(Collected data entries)
[src/rtl/prog_sequencer.sv]
// prog_sequencer
//   Run controller for the instruction-fetch PC. Holds fetch while the host
//   asserts Start, launches the next program with a one-cycle absolute jump
//   to its base address on Start release, then passes the core's branches
//   through until Halt, counting cycles spent running.
//   Ports:
//     Clk, Reset         clock, synchronous active-high reset
//     Start              host request (level; launch on release)
//     Halt               core done decode (used in RUN only)
//     CoreBranchEn/CoreTarget  core taken-branch request and target
//     FetchHold          fetch unit Start (hold PC)
//     BranchEnOut/TargetOut    fetch unit BranchEn/Target
//     ProgIdx            index of current/last program
//     Done               program finished, held until next Start
//     CycleCount/CountSat      run-cycle count and its saturation flag
//
//   state  | meaning
//   IDLE   | after reset, fetch held, waiting for Start
//   ARM    | Start held high, fetch held
//   LAUNCH | one-cycle jump to PROG_BASE[ProgIdx]
//   RUN    | program executing, core branches passed through
//   DONE   | Halt seen, fetch held, waiting for next Start
module prog_sequencer import prog_seq_pkg::*; #(
    parameter int NUM_PROGS = NUM_PROGS_DEF,
    parameter int PC_W      = PC_W_DEF,
    parameter int CNT_W     = CNT_W_DEF,
    parameter logic [NUM_PROGS-1:0][PC_W-1:0] PROG_BASE = PROG_BASE_DEF
) (
    input  logic                         Clk,
    input  logic                         Reset,
    input  logic                         Start,
    input  logic                         Halt,
    input  logic                         CoreBranchEn,
    input  logic [PC_W-1:0]              CoreTarget,
    output logic                         FetchHold,
    output logic                         BranchEnOut,
    output logic [PC_W-1:0]              TargetOut,
    output logic [$clog2(NUM_PROGS)-1:0] ProgIdx,
    output logic                         Done,
    output logic [CNT_W-1:0]             CycleCount,
    output logic                         CountSat
);

    localparam int IDX_W = $clog2(NUM_PROGS);

    seq_state_t       state_q, state_d;
    logic [IDX_W-1:0] idx_q, idx_d;
    logic             cnt_clr;
    logic             cnt_en;

    always_comb begin
        state_d = state_q;
        idx_d   = idx_q;
        case (state_q)
            SEQ_IDLE:   if (Start) state_d = SEQ_ARM;
            SEQ_ARM:    if (!Start) state_d = SEQ_LAUNCH;
            SEQ_LAUNCH: state_d = SEQ_RUN;
            SEQ_RUN:    if (Halt) state_d = SEQ_DONE;
            SEQ_DONE: begin
                if (Start) begin
                    state_d = SEQ_ARM;
                    idx_d   = (idx_q == IDX_W'(NUM_PROGS - 1)) ? '0 : idx_q + 1'b1;
                end
            end
            default:    state_d = SEQ_IDLE;
        endcase
    end

    always_ff @(posedge Clk) begin
        if (Reset) begin
            state_q <= SEQ_IDLE;
            idx_q   <= '0;
        end else begin
            state_q <= state_d;
            idx_q   <= idx_d;
        end
    end

    // Clear on the edge that enters LAUNCH so the count covers RUN cycles only.
    assign cnt_clr = (state_q == SEQ_ARM) && !Start;
    assign cnt_en  = (state_q == SEQ_RUN);

    sat_counter #(
        .W (CNT_W)
    ) u_cycle_cnt (
        .clk_i   (Clk),
        .rst_i   (Reset),
        .clr_i   (cnt_clr),
        .en_i    (cnt_en),
        .count_o (CycleCount),
        .sat_o   (CountSat)
    );

    // LAUNCH and RUN are exclusive states, so the sequencer jump and the core
    // branch can never collide; Halt masks a same-cycle core branch.
    always_comb begin
        BranchEnOut = 1'b0;
        TargetOut   = '0;
        case (state_q)
            SEQ_LAUNCH: begin
                BranchEnOut = 1'b1;
                TargetOut   = PROG_BASE[idx_q];
            end
            SEQ_RUN: begin
                BranchEnOut = CoreBranchEn & ~Halt;
                TargetOut   = CoreTarget;
            end
            default: ;
        endcase
    end

    assign FetchHold = (state_q == SEQ_IDLE) || (state_q == SEQ_ARM) || (state_q == SEQ_DONE);
    assign Done      = (state_q == SEQ_DONE);
    assign ProgIdx   = idx_q;

endmodule
<file path="config.mk">
export PLATFORM = sky130hd
export DESIGN_NAME = aes_round_ctrl
export DESIGN_NICKNAME = d
export VERILOG_FILES = /design/src/rtl/aes_round_ctrl.sv
export SDC_FILE = /design/constraint.sdc
export NUM_CORES = 1
export LEC_CHECK = 0
export BUFFER_PORTS_ARGS = -buffer_cell sky130_fd_sc_hd__buf_2
export CAP_MARGIN = 40
export CORE_MARGIN = 5
export CORE_UTILIZATION = 40
export DETAILED_ROUTE_END_ITERATION = 6
export MAX_ROUTING_LAYER = met4
export PLACE_DENSITY = 0.74
export SLEW_MARGIN = 5
export SYNTH_ARGS = -nofsm -noshare
export SYNTH_HDL_FRONTEND = slang
export SYNTH_SLANG_ARGS = --single-unit
</file>
<file path="constraint.sdc">
create_clock -name CLK -period 3.03 [get_ports CLK]
set_clock_uncertainty 0.1 [all_clocks]
set_input_delay 0.1515 -clock CLK [delete_from_list [all_inputs] [get_ports CLK]]
set_output_delay 0.1515 -clock CLK [all_outputs]
set_load 0.01 [all_outputs]
</file>
<file path="src/rtl/aes_round_ctrl.sv">
// -----------------------------------------------------------------------------
// aes_round_ctrl
//
// Sequencer for a 16-byte AES state memory (data_Mem). A block is processed
// in three phases:
//   1. LOAD   : plaintext bytes arrive on In_Valid/In_Data. Each byte is XORed
//               with round-0 key byte idx and written to address idx, which
//               applies the initial AddRoundKey during the load.
//   2. ROUNDS : NR rounds. Each round is a SubBytes pass (read/write per byte),
//               one ShiftRows cycle, one MixColumns cycle (skipped in round NR)
//               and an AddRoundKey pass (read/write per byte).
//   3. OUTPUT : the 16 ciphertext bytes are read back in address order and
//               handed out with a valid/ready handshake.
// The S-box and round-key storage are external combinational lookups.
//
// Ports
//   CLK, RST        clock (rising edge), asynchronous active-low reset
//   Start           begins a block when idle
//   In_Valid/In_Data/In_Ready     plaintext byte stream (In_Ready only in LOAD)
//   Key_Round/Key_Addr/Key_Data   round-key byte lookup
//   Sb_In/Sb_Out                  S-box lookup
//   Mem_CS/Mem_RWSM/Mem_Add/Mem_DataIN/Mem_DataOUT   data_Mem port
//                                 RWSM: 00 read, 01 write, 10 shift, 11 mix
//   Out_Valid/Out_Data/Out_Ready  ciphertext byte stream, address order 0..15
//   Busy            high in every state except IDLE
//   Round_Cnt       current round, 0 during LOAD
//
// Parameter NR (number of rounds) must lie in 1..14.
// -----------------------------------------------------------------------------
module aes_round_ctrl #(
  parameter int NR = 10
) (
  input  logic       CLK,
  input  logic       RST,
  input  logic       Start,
  input  logic       In_Valid,
  input  logic [7:0] In_Data,
  output logic       In_Ready,
  output logic [3:0] Key_Round,
  output logic [3:0] Key_Addr,
  input  logic [7:0] Key_Data,
  output logic [7:0] Sb_In,
  input  logic [7:0] Sb_Out,
  output logic       Mem_CS,
  output logic [1:0] Mem_RWSM,
  output logic [3:0] Mem_Add,
  output logic [7:0] Mem_DataIN,
  input  logic [7:0] Mem_DataOUT,
  output logic       Out_Valid,
  output logic [7:0] Out_Data,
  input  logic       Out_Ready,
  output logic       Busy,
  output logic [3:0] Round_Cnt
);

  localparam logic [3:0] LAST_ROUND = 4'(NR);
  localparam logic [3:0] LAST_IDX   = 4'd15;

  localparam logic [1:0] OP_READ  = 2'b00;
  localparam logic [1:0] OP_WRITE = 2'b01;
  localparam logic [1:0] OP_SHIFT = 2'b10;
  localparam logic [1:0] OP_MIX   = 2'b11;

  typedef enum logic [3:0] {
    S_IDLE    = 4'd0,
    S_LOAD    = 4'd1,
    S_SUB_RD  = 4'd2,
    S_SUB_WR  = 4'd3,
    S_SHIFT   = 4'd4,
    S_MIX     = 4'd5,
    S_ARK_RD  = 4'd6,
    S_ARK_WR  = 4'd7,
    S_OUT_RD  = 4'd8,
    S_OUT_VLD = 4'd9
  } state_t;

  state_t     state_reg;
  logic [3:0] idx_reg;
  logic [3:0] round_reg;

  // ---------------------------------------------------------------------------
  // Sequencing. idx_reg is a 4-bit counter, so every pass wraps 15 -> 0 by
  // itself and the next pass always starts at address 0.
  // ---------------------------------------------------------------------------
  always_ff @(posedge CLK or negedge RST) begin
    if (!RST) begin
      state_reg <= S_IDLE;
      idx_reg   <= '0;
      round_reg <= '0;
    end else begin
      case (state_reg)
        S_IDLE: begin
          if (Start) begin
            state_reg <= S_LOAD;
            idx_reg   <= '0;
            round_reg <= '0;
          end
        end

        S_LOAD: begin
          // Gaps in In_Valid simply stall here.
          if (In_Valid) begin
            idx_reg <= idx_reg + 4'd1;
            if (idx_reg == LAST_IDX) begin
              state_reg <= S_SUB_RD;
              round_reg <= 4'd1;
            end
          end
        end

        S_SUB_RD: state_reg <= S_SUB_WR;

        S_SUB_WR: begin
          idx_reg   <= idx_reg + 4'd1;
          state_reg <= (idx_reg == LAST_IDX) ? S_SHIFT : S_SUB_RD;
        end

        // The final round has no MixColumns.
        S_SHIFT: state_reg <= (round_reg < LAST_ROUND) ? S_MIX : S_ARK_RD;

        S_MIX: state_reg <= S_ARK_RD;

        S_ARK_RD: state_reg <= S_ARK_WR;

        S_ARK_WR: begin
          idx_reg <= idx_reg + 4'd1;
          if (idx_reg == LAST_IDX) begin
            if (round_reg < LAST_ROUND) begin
              round_reg <= round_reg + 4'd1;
              state_reg <= S_SUB_RD;
            end else begin
              state_reg <= S_OUT_RD;
            end
          end else begin
            state_reg <= S_ARK_RD;
          end
        end

        S_OUT_RD: state_reg <= S_OUT_VLD;

        S_OUT_VLD: begin
          if (Out_Ready) begin
            idx_reg <= idx_reg + 4'd1;
            if (idx_reg == LAST_IDX) begin
              state_reg <= S_IDLE;
              round_reg <= '0;
            end else begin
              state_reg <= S_OUT_RD;
            end
          end
        end

        default: begin
          state_reg <= S_IDLE;
          idx_reg   <= '0;
          round_reg <= '0;
        end
      endcase
    end
  end

  // ---------------------------------------------------------------------------
  // Output decode from the registered state. Everything is a function of
  // state_reg/idx_reg/round_reg except the LOAD write, which must follow
  // In_Valid in the same cycle, and the data paths that combine the
  // combinational key/S-box responses with Mem_DataOUT. Mem_DataOUT holds its
  // last read value, so it is safe to use in the cycle after each read.
  // ---------------------------------------------------------------------------
  always_comb begin
    In_Ready   = 1'b0;
    Key_Round  = '0;
    Key_Addr   = '0;
    Sb_In      = '0;
    Mem_CS     = 1'b0;
    Mem_RWSM   = OP_READ;
    Mem_Add    = '0;
    Mem_DataIN = '0;
    Out_Valid  = 1'b0;
    Out_Data   = '0;

    case (state_reg)
      S_LOAD: begin
        In_Ready = 1'b1;
        Key_Addr = idx_reg;
        if (In_Valid) begin
          Mem_CS     = 1'b1;
          Mem_RWSM   = OP_WRITE;
          Mem_Add    = idx_reg;
          Mem_DataIN = In_Data ^ Key_Data;
        end
      end

      S_SUB_RD: begin
        Mem_CS   = 1'b1;
        Mem_RWSM = OP_READ;
        Mem_Add  = idx_reg;
      end

      S_SUB_WR: begin
        Sb_In      = Mem_DataOUT;
        Mem_CS     = 1'b1;
        Mem_RWSM   = OP_WRITE;
        Mem_Add    = idx_reg;
        Mem_DataIN = Sb_Out;
      end

      S_SHIFT: begin
        Mem_CS   = 1'b1;
        Mem_RWSM = OP_SHIFT;
      end

      S_MIX: begin
        Mem_CS   = 1'b1;
        Mem_RWSM = OP_MIX;
      end

      S_ARK_RD: begin
        Key_Round = round_reg;
        Key_Addr  = idx_reg;
        Mem_CS    = 1'b1;
        Mem_RWSM  = OP_READ;
        Mem_Add   = idx_reg;
      end

      // Key lookup stays pointed at the same byte so Key_Data is valid here.
      S_ARK_WR: begin
        Key_Round  = round_reg;
        Key_Addr   = idx_reg;
        Mem_CS     = 1'b1;
        Mem_RWSM   = OP_WRITE;
        Mem_Add    = idx_reg;
        Mem_DataIN = Mem_DataOUT ^ Key_Data;
      end

      S_OUT_RD: begin
        Mem_CS   = 1'b1;
        Mem_RWSM = OP_READ;
        Mem_Add  = idx_reg;
      end

      // No memory access while waiting, so the read data stays put.
      S_OUT_VLD: begin
        Out_Valid = 1'b1;
        Out_Data  = Mem_DataOUT;
      end

      default: ;
    endcase
  end

  assign Busy      = (state_reg != S_IDLE);
  assign Round_Cnt = round_reg;

endmodule

</file>
$ cat src/rtl/memristor_bank_if.sv
// Command/response handshake bundle for memristor_bank.
// master drives commands and accepts responses; slave is the bank.
interface memristor_bank_if #(
  parameter int unsigned ADDR_W  = 2,
  parameter int unsigned VIN_W   = 8,
  parameter int unsigned G_W     = 32,
  parameter int unsigned PULSE_W = 8
);
  logic                      cmd_valid;
  logic                      cmd_ready;
  logic [ADDR_W-1:0]         cmd_addr;
  logic signed [VIN_W-1:0]   cmd_vin;
  logic [PULSE_W-1:0]        cmd_pulses;
  logic                      rsp_valid;
  logic                      rsp_ready;
  logic [G_W-1:0]            rsp_g;
  logic                      rsp_err;

  modport master (
    output cmd_valid, cmd_addr, cmd_vin, cmd_pulses, rsp_ready,
    input  cmd_ready, rsp_valid, rsp_g, rsp_err
  );

  modport slave (
    input  cmd_valid, cmd_addr, cmd_vin, cmd_pulses, rsp_ready,
    output cmd_ready, rsp_valid, rsp_g, rsp_err
  );
endinterface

| ASSIGNED TASK |
Reproduce only the lines above, starting at the line with "of current/last program" and ending at the line with "waiting for Start", exactly as written.

| TASK RESPONSE |
//     ProgIdx            index of current/last program
//     Done               program finished, held until next Start
//     CycleCount/CountSat      run-cycle count and its saturation flag
//
//   state  | meaning
//   IDLE   | after reset, fetch held, waiting for Start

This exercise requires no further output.